Are we all less resilient than we used to be?

Life seems tough at the moment. Are we less resilient in the face of the pressures of life, or is life just tougher?

Maybe the answer is yes to both. Our work and personal lives are so much more complicated than they were a decade ago. Technology allows us to do so much more than we used to. In healthcare we are now caring for people that would have never made it to hospital 20 years ago. We are living longer than we were. This means during the winter more and more people are at risk of illness. Our success in healthcare however is outstripping our ability to fund it. This probably has always been the case but our rate of development in healthcare is breathtaking. Then you add in the financial crisis, that we are just coming out of, and then add in the current uncertainty of Brexit, then there is a lot of pressure on healthcare workers alone.

Looking wider technology has had a massive impact on all of our lives. Most of us have a really powerful computer in our pockets that instantly connect us to the worldwide web (even my 77 year old mum has one). For many of us not having our mobile phone and connectivity is unthinkable. We now expect a constant stream of information at our finger tips. When we go to events the first thing most of us do is grab our phones to record it or stream live. I was at a concert this year where someone next to me watched the whole concert through the screen of her phone.

Technology is amazing and makes our lives so much easier, but if we don’t keep an eye on it, it can be so destructive. There is the obvious problems I have spoken about before with social media, such as scarcity, and bullying. Then there is the disconnection it can cause, technology makes it so easy for us not to talk to our fellow human beings. We can do all of our shopping online, if we want to know how someone is we can text them or message them, or we can just post an update on Facebook. There seems to be an app for everything now, so it is quite possible to conduct large parts of your life without talking to people. We are however social animals and need that social connection to survive.

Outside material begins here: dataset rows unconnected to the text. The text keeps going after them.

`src/rtl/cache_pkg.sv`:
```
package cache_pkg;
    typedef enum logic [2:0] {
        ST_IDLE,
        ST_LOOKUP,
        ST_EVICT,
        ST_FETCH,
        ST_FILL,
        ST_THRU,
        ST_DONE
    } cache_state_e;
endpackage

```
`src/rtl/cache_tag_match.sv`:
```
module cache_tag_match #(
    parameter int WAYS  = 2,
    parameter int TAG_W = 8,
    parameter int WAY_W = 1
) (
    input  logic [WAYS-1:0][TAG_W-1:0] way_tag,
    input  logic [WAYS-1:0]            way_valid,
    input  logic [TAG_W-1:0]           tag,
    output logic                       hit,
    output logic [WAY_W-1:0]           hit_way
);
    logic [WAYS-1:0] match;

    for (genvar g = 0; g < WAYS; g++) begin : g_cmp
        assign match[g] = way_valid[g] && (way_tag[g] == tag);
    end

    assign hit = |match;

    always_comb begin
        hit_way = '0;
        for (int w = 0; w < WAYS; w++) begin
            if (match[w]) hit_way = WAY_W'(w);
        end
    end
endmodule

```
`src/rtl/cache_lru.sv`:
```
module cache_lru #(
    parameter int SETS  = 4,
    parameter int WAYS  = 2,
    parameter int SET_W = 2,
    parameter int WAY_W = 1
) (
    input  logic             clk,
    input  logic             rst_n,
    input  logic             touch_en,
    input  logic [SET_W-1:0] touch_set,
    input  logic [WAY_W-1:0] touch_way,
    input  logic [SET_W-1:0] query_set,
    output logic [WAY_W-1:0] victim_way
);
    // rank 0 = most recent, WAYS-1 = oldest
    logic [WAY_W-1:0] rank_q [SETS][WAYS];

    always_ff @(posedge clk or negedge rst_n) begin
        if (!rst_n) begin
            for (int s = 0; s < SETS; s++)
                for (int w = 0; w < WAYS; w++)
                    rank_q[s][w] <= WAY_W'(w);
        end else if (touch_en) begin
            for (int w = 0; w < WAYS; w++) begin
                if (WAY_W'(w) == touch_way)
                    rank_q[touch_set][w] <= '0;
                else if (rank_q[touch_set][w] < rank_q[touch_set][touch_way])
                    rank_q[touch_set][w] <= rank_q[touch_set][w] + 1'b1;
            end
        end
    end

    always_comb begin
        victim_way = '0;
        for (int w = 0; w < WAYS; w++) begin
            if (rank_q[query_set][w] == WAY_W'(WAYS - 1)) victim_way = WAY_W'(w);
        end
    end
endmodule

```
`src/rtl/cache_sa.sv`:
```
module cache_sa
    import cache_pkg::*;
#(
    parameter int ADDR_W      = 16,
    parameter int SETS        = 4,
    parameter int WAYS        = 2,
    parameter int BLOCK_BYTES = 16,
    parameter int WORD_BYTES  = 4
) (
    input  logic                                 clk,
    input  logic                                 rst_n,
    input  logic                                 wb_mode,
    input  logic                                 req_valid,
    output logic                                 req_ready,
    input  logic                                 req_write,
    input  logic [ADDR_W-1:0]                    req_addr,
    input  logic [8*WORD_BYTES-1:0]              req_wdata,
    output logic                                 resp_valid,
    output logic                                 resp_hit,
    output logic [8*WORD_BYTES-1:0]              resp_rdata,
    output logic                                 mem_req_valid,
    input  logic                                 mem_req_ready,
    output logic                                 mem_req_write,
    output logic [ADDR_W-1:0]                    mem_req_addr,
    output logic [8*BLOCK_BYTES-1:0]             mem_req_wdata,
    output logic [BLOCK_BYTES/WORD_BYTES-1:0]    mem_req_wmask,
    input  logic                                 mem_resp_valid,
    input  logic [8*BLOCK_BYTES-1:0]             mem_resp_rdata
);
    localparam int OFF_W  = $clog2(BLOCK_BYTES);
    localparam int SET_W  = $clog2(SETS);
    localparam int TAG_W  = ADDR_W - SET_W - OFF_W;
    localparam int LSB_W  = $clog2(WORD_BYTES);
    localparam int WORDS  = BLOCK_BYTES / WORD_BYTES;
    localparam int WORD_W = 8 * WORD_BYTES;
    localparam int BLK_W  = 8 * BLOCK_BYTES;
    localparam int WAY_W  = (WAYS > 1) ? $clog2(WAYS) : 1;

    cache_state_e state_q, state_d;

    logic              rq_write;
    logic [ADDR_W-1:0] rq_addr;
    logic [WORD_W-1:0] rq_wdata;
    logic              miss_q;
    logic [WORD_W-1:0] rdata_q;

    logic [TAG_W-1:0]  tag_q   [SETS][WAYS];
    logic [BLK_W-1:0]  data_q  [SETS][WAYS];
    logic [WAYS-1:0]   valid_q [SETS];
    logic [WAYS-1:0]   dirty_q [SETS];

    logic [SET_W-1:0]            rq_set;
    logic [TAG_W-1:0]            rq_tag;
    logic [OFF_W-LSB_W-1:0]      rq_word;
    logic [WAYS-1:0][TAG_W-1:0]  set_tags;
    logic                        hit;
    logic [WAY_W-1:0]            hit_way;
    logic [WAY_W-1:0]            victim;
    logic                        victim_dirty;
    logic                        touch_en;
    logic [WAY_W-1:0]            touch_way;

    assign rq_set  = rq_addr[OFF_W +: SET_W];
    assign rq_tag  = rq_addr[ADDR_W-1 -: TAG_W];
    assign rq_word = rq_addr[OFF_W-1:LSB_W];

    always_comb begin
        for (int w = 0; w < WAYS; w++) set_tags[w] = tag_q[rq_set][w];
    end

    cache_tag_match #(.WAYS(WAYS), .TAG_W(TAG_W), .WAY_W(WAY_W)) u_match (
        .way_tag   (set_tags),
        .way_valid (valid_q[rq_set]),
        .tag       (rq_tag),
        .hit       (hit),
        .hit_way   (hit_way)
    );

    assign touch_en  = (state_q == ST_LOOKUP && hit) || (state_q == ST_FILL && mem_resp_valid);
    assign touch_way = (state_q == ST_FILL) ? victim : hit_way;

    cache_lru #(.SETS(SETS), .WAYS(WAYS), .SET_W(SET_W), .WAY_W(WAY_W)) u_lru (
        .clk        (clk),
        .rst_n      (rst_n),
        .touch_en   (touch_en),
        .touch_set  (rq_set),
        .touch_way  (touch_way),
        .query_set  (rq_set),
        .victim_way (victim)
    );

    assign victim_dirty = valid_q[rq_set][victim] && dirty_q[rq_set][victim];

    // state register
    always_ff @(posedge clk or negedge rst_n) begin
        if (!rst_n) state_q <= ST_IDLE;
        else        state_q <= state_d;
    end

    // transitions
    always_comb begin
        state_d = state_q;
        unique case (state_q)
            ST_IDLE:   if (req_valid) state_d = ST_LOOKUP;
            ST_LOOKUP: begin
                if (rq_write && !wb_mode)  state_d = ST_THRU;
                else if (hit)              state_d = ST_DONE;
                else if (victim_dirty)     state_d = ST_EVICT;
                else                       state_d = ST_FETCH;
            end
            ST_EVICT:  if (mem_req_ready)  state_d = ST_FETCH;
            ST_FETCH:  if (mem_req_ready)  state_d = ST_FILL;
            ST_FILL:   if (mem_resp_valid) state_d = ST_LOOKUP;
            ST_THRU:   if (mem_req_ready)  state_d = ST_DONE;
            ST_DONE:                       state_d = ST_IDLE;
            default:                       state_d = ST_IDLE;
        endcase
    end

    // outputs
    always_comb begin
        req_ready     = 1'b0;
        resp_valid    = 1'b0;
        mem_req_valid = 1'b0;
        mem_req_write = 1'b0;
        mem_req_addr  = '0;
        mem_req_wdata = '0;
        mem_req_wmask = '0;
        unique case (state_q)
            ST_IDLE:  req_ready = 1'b1;
            ST_EVICT: begin
                mem_req_valid = 1'b1;
                mem_req_write = 1'b1;
                mem_req_addr  = {tag_q[rq_set][victim], rq_set, {OFF_W{1'b0}}};
                mem_req_wdata = data_q[rq_set][victim];
                mem_req_wmask = '1;
            end
            ST_FETCH: begin
                mem_req_valid = 1'b1;
                mem_req_addr  = {rq_tag, rq_set, {OFF_W{1'b0}}};
            end
            ST_THRU: begin
                mem_req_valid = 1'b1;
                mem_req_write = 1'b1;
                mem_req_addr  = rq_addr;
                mem_req_wdata = {WORDS{rq_wdata}};
                mem_req_wmask = WORDS'(1) << rq_word;
            end
            ST_DONE:  resp_valid = 1'b1;
            default: ;
        endcase
    end

    assign resp_hit   = !miss_q;
    assign resp_rdata = rdata_q;

    // request capture and line status
    always_ff @(posedge clk or negedge rst_n) begin
        if (!rst_n) begin
            rq_write <= 1'b0;
            rq_addr  <= '0;
            rq_wdata <= '0;
            miss_q   <= 1'b0;
            rdata_q  <= '0;
            for (int s = 0; s < SETS; s++) begin
                valid_q[s] <= '0;
                dirty_q[s] <= '0;
            end
        end else begin
            if (state_q == ST_IDLE && req_valid) begin
                rq_write <= req_write;
                rq_addr  <= req_addr;
                rq_wdata <= req_wdata;
                miss_q   <= 1'b0;
            end
            if (state_q == ST_LOOKUP) begin
                if (!hit) miss_q <= 1'b1;
                if (hit && !rq_write)
                    rdata_q <= data_q[rq_set][hit_way][rq_word*WORD_W +: WORD_W];
                if (hit && rq_write && wb_mode)
                    dirty_q[rq_set][hit_way] <= 1'b1;
            end
            if (state_q == ST_FILL && mem_resp_valid) begin
                valid_q[rq_set][victim] <= 1'b1;
                dirty_q[rq_set][victim] <= 1'b0;
            end
        end
    end

    // tag and data storage
    always_ff @(posedge clk) begin
        if (state_q == ST_LOOKUP && hit && rq_write)
            data_q[rq_set][hit_way][rq_word*WORD_W +: WORD_W] <= rq_wdata;
        if (state_q == ST_FILL && mem_resp_valid) begin
            data_q[rq_set][victim] <= mem_resp_rdata;
            tag_q[rq_set][victim]  <= rq_tag;
        end
    end
endmodule

```
`config.mk`:
```
export PLATFORM = sky130hd
export DESIGN_NAME = cache_sa
export DESIGN_NICKNAME = d
export VERILOG_FILES = /design/src/rtl/cache_pkg.sv /design/src/rtl/cache_tag_match.sv /design/src/rtl/cache_lru.sv /design/src/rtl/cache_sa.sv
export SDC_FILE = /design/constraint.sdc
export NUM_CORES = 2
export LEC_CHECK = 0
export BUFFER_PORTS_ARGS = -buffer_cell sky130_fd_sc_hd__buf_4
export CORE_MARGIN = 2
export CORE_UTILIZATION = 30
export CTS_BUF_LIST = sky130_fd_sc_hd__clkbuf_8
export DETAILED_ROUTE_END_ITERATION = 8
export PLACE_DENSITY_LB_ADDON = 0.15
export SYNTH_ARGS = -nofsm -noshare
export SYNTH_HDL_FRONTEND = slang
export SYNTH_SLANG_ARGS = --single-unit
```
`constraint.sdc`:
```
create_clock -name clk -period 5.1 [get_ports clk]
set_input_delay 1.02 -clock clk [delete_from_list [all_inputs] [get_ports clk]]
set_output_delay 1.02 -clock clk [all_outputs]
set_load 0.02 [all_outputs]
```
==> run_results.csv <==
group,metric,value,unit
timing,hold_violations,0,
final_layout,final_core_util,36.9,%
place,post-dp-hpwl,143000,µm
global_routing,antenna_found_initial,35,
clock_tree,clk_latency,980,ps
routing,drc,0,
routing,dr_total_vias,34900,
routing,viasPerCell,5.33,
pwr,leakage,0.0231,µW
synthesis,ys_seq_elements,1213,
pwr,p_per_area,608,nW/µm²
timing,drv_slew,0,
critical_path,crit_fanout,33,
die,row_count,154,
routing,postRouteAntennaNets,0,
synthesis,netlist_area,52900,µm²
critical_path,startpoint,"rq_addr[4]",
global_routing,grt_usage,23.9,%
clock_tree,root_buffer,"clkbuf_8",
clock_tree,clock-sinks,1213,
synthesis,avgSynthCellArea,15.6,µm²
timing,min_period,4930,ps
timing,setup_tns,0,ps
routing,drtIter0Drc,3708,
clock_tree,cts-hold-fix-buffers,0,
critical_path,cp.arrival,3910,ps
timing,slew_headroom,31.1,%
routing,highest_layer,"met5",
critical_path,end_kind,"primary output",
clock_tree,clockBufferDepth,3,
routing,wl_met1,87100,µm
synthesis,synth_area_leaders,"edfxtp_1 (63%), mux4_2 (12%), dfrtp_1 (5.0%)",
routing,dr.pass1.iters,6,
global_routing,grt_max_degree,99,
global_routing,grt_pass1_vias,34200,
die,die_x,424,µm
critical_path,timing.rr.start,"rq_addr[5]",
pwr,peakVddDrop,0.370,mV
timing,finClkSkew,47.5,ps
critical_path,worstSetupPathType,"reg2out",
die,initial_core_util,30.1,%
routing,wirelength,219000,µm
critical_path,worst-endpoint-required,4080,ps
final_layout,finalInstanceArea,64800,µm²
routing,wl_met3,16000,µm
global_routing,grt_pass1_wl,293000,µm
outcome,status,"finished, final reports clean",
timing,fin_hold_ws,146,ps
global_routing,overflow,0,
final_layout,syn2layout_area_growth,22.5,%
timing,worst_pin_slew,1030,ps
final_layout,fillCellCount,16900,
synthesis,yosys.area.top_type_share,62.6,%
worst_hold_path,hold_class,"in2async",
routing,wl_per_cell,33.4,µm
place,dpl_cell_area,60800,µm²
place,place.gp.congestion,0.838,
clock_tree,tritoncts,"yes",
synthesis,synth-warning-count,0,
timing,max_freq,203,MHz
die,die_h,424,µm
final_layout,nets,4207,
clock_tree,path_clk_slew,60,ps
synthesis,synth.top_cells.by_count,"edfxtp_1 (1104), nand2_1 (513), o21ai_0 (434), mux4_2 (273), clkbuf_1 (170)",
synthesis,async_flop_share,8.99,%
die,core_area,176000,µm²
timing,post-route-period-util,96.6,%
pwr,finalPower,39400,µW
synthesis,synth_nets,3575,
critical_path,cp-start-kind,"flip-flop",
run,max-cap-violations,0,
clock_tree,numCtsBuffers,209,
synthesis,synth_ff_type,"edfxtp_1",
timing,finalSetupViolCount,0,
synthesis,synth.distinct_cells,60,
routing,met2_length,101000,µm
die,die_area,180000,µm²
synthesis,seq_area_frac_synth,67.8,%
synthesis,synth_top_area_cell,"edfxtp_1",
synthesis,synth_edf_count,1104,
synthesis,syn-instance-count,3387,
place,io_buffers,367,
synthesis,yosysMostFrequentCell,"edfxtp_1",
final_layout,drive_above_1_share,32.2,%
clock_tree,htree_levels,4,
die,ios,368,
[placed cells by master (no fill, tap or decap), drive strengths merged, types with 4 or more instances in the layout]
cell	Yosys	final
a21bo	32	32
ha	5	5
and3	5	5
nand2	513	513
and2	37	37
or2	13	13
nand2b	9	9
a41oi	34	34
o21ai	435	435
inv	43	133
a31oi	40	40
xor2	6	6
nor2	56	56
clkbuf	170	226
dfstp	4	4
nor3b	5	5
a32oi	32	32
a211oi	7	7
nor3	8	8
dfrtp	105	105
mux2i	145	145
clkinvlp	0	4
xnor2	16	16
mux2	51	51
diode	0	15
clkinv	0	63
a21oi	58	58
a221o	32	32
mux4	279	280
edfxtp	1104	1104
buf	85	674
a41o	32	32
[report_power, final]
part           switching (µW)  internal (µW)  leakage [µW]
combinational           11500           6360       0.00930
sequential                819          12500        0.0115
clock                    4160           4130       0.00229
total                   16400          23000        0.0231
[path summary, 6_finish.rpt]
| check | end | slack (ps) | cells after the start |
|---|---|---|---|
| max | mem_req_wdata[31] | 170 | 6 |
| min | resp_rdata[5] | 150 | 1 |
| max reg2reg | data_q[1][197] | 820 | 8 |
| min reg2reg | valid_q[4] | 470 | 1 |
| max in group asynchronous | resp_rdata[18] | 3980 | 2 |
| min in group clk | rq_addr[3] | 270 | 3 |
[logic make-up after synthesis]
kind of cell / synth area share (%)
DFF: 67.8
AOI/OAI and AO/OA: 8.36
and+or+nand+nor: 5.22
muxes: 15.7
buffers and inverters: 2.37
xor gates and xnor gates: 0.392
adders and majority gates: 0.118
[flip-flops by register name (all words and copies together) (netlist names)]
name and cells:
rq_addr 16, tag_q 80, resp_rdata 32, rq_write 1, data_q 1024, state_q 3, u_lru.rank_q 8, rq_wdata 32
dirty_q 8, valid_q 8, miss_q 1
[layer usage]
| metal | vias up | global-route usage, % |
|---|---|---|
| met5 | - | 0 |
| met4 | 12 | 14.4 |
| met3 | 359 | 4.62 |
| met2 | 1488 | 37.3 |
| met1 | 18400 | 30.9 |
| li1 | 14600 | - |
[worst max-delay path, stage by stage, from the launching register on]
cell,delay [ps]
dfrtp_4,720
buf_4,670
mux4_2,640
mux2i_1,340
o21ai_0,150
buf_4,220
buf_4,160
[stage by stage]
stage                     setup WS, ps  instances
after detailed placement           717       6142
after global placement             756       6142
after CTS                         2.23       6532
after floorplan                    833       3387
after global routing             -3.60       6543
final                              173       6547
[layout make-up]
class / instances / area [µm²] / share of cell area (%)
Multi-Input combinational cell: 1877 / 16100 / 24.9
Tap cell: 2340 / 2930 / 4.52
Antenna cell: 15 / 37.5 / 0.0579
Clock buffer: 226 / 3110 / 4.80
Sequential cell: 1213 / 35900 / 55.4
Clock inverter: 158 / 751 / 1.16
Timing Repair Buffer: 675 / 5810 / 8.97
Inverter: 43 / 161 / 0.249
[repair_timing]
action | in CTS | in global routing
endpoints found under the hold margin | 0 | 0
setup endpoints to repair | 108 | 10
cloned | 2 | 0
gates resized for setup | 4 | 3
buffers inserted | 4 | 0
(Power assumes the default switching activity.)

Now remember Professor Steve Peters book, The Chimp Paradox. In his book Steve explains simply how different functions of the brain drive our behaviour. The chimp as described by him has threat recognition as part of it’s function. The only problem with the chimp is, that alone it is unable to provide context. The chimp relies on our memory bank to provide that context. So here is the problem, as we are connected constantly to this big dangerous world, we are confronted with potential threats on a daily basis. The chimp has terrible trouble trying to distinguish between someone being mean on Facebook and someone threatening you. If we are not careful we can be put into a threat state on a daily basis, without the usual biological response of fight or flight. This mentally can be exhausting.

So we seem to spend an inordinate amount of time either in our past or our future and very little time paying attention to what is happening in the present.

Yes we are less resilient and yes are lives are harder (well maybe not harder, just more complicated).

Spending some time in the present everyday, dedicating an hour of happiness a day, and sharing how you feel with someone daily will go a long way to making us more resilient.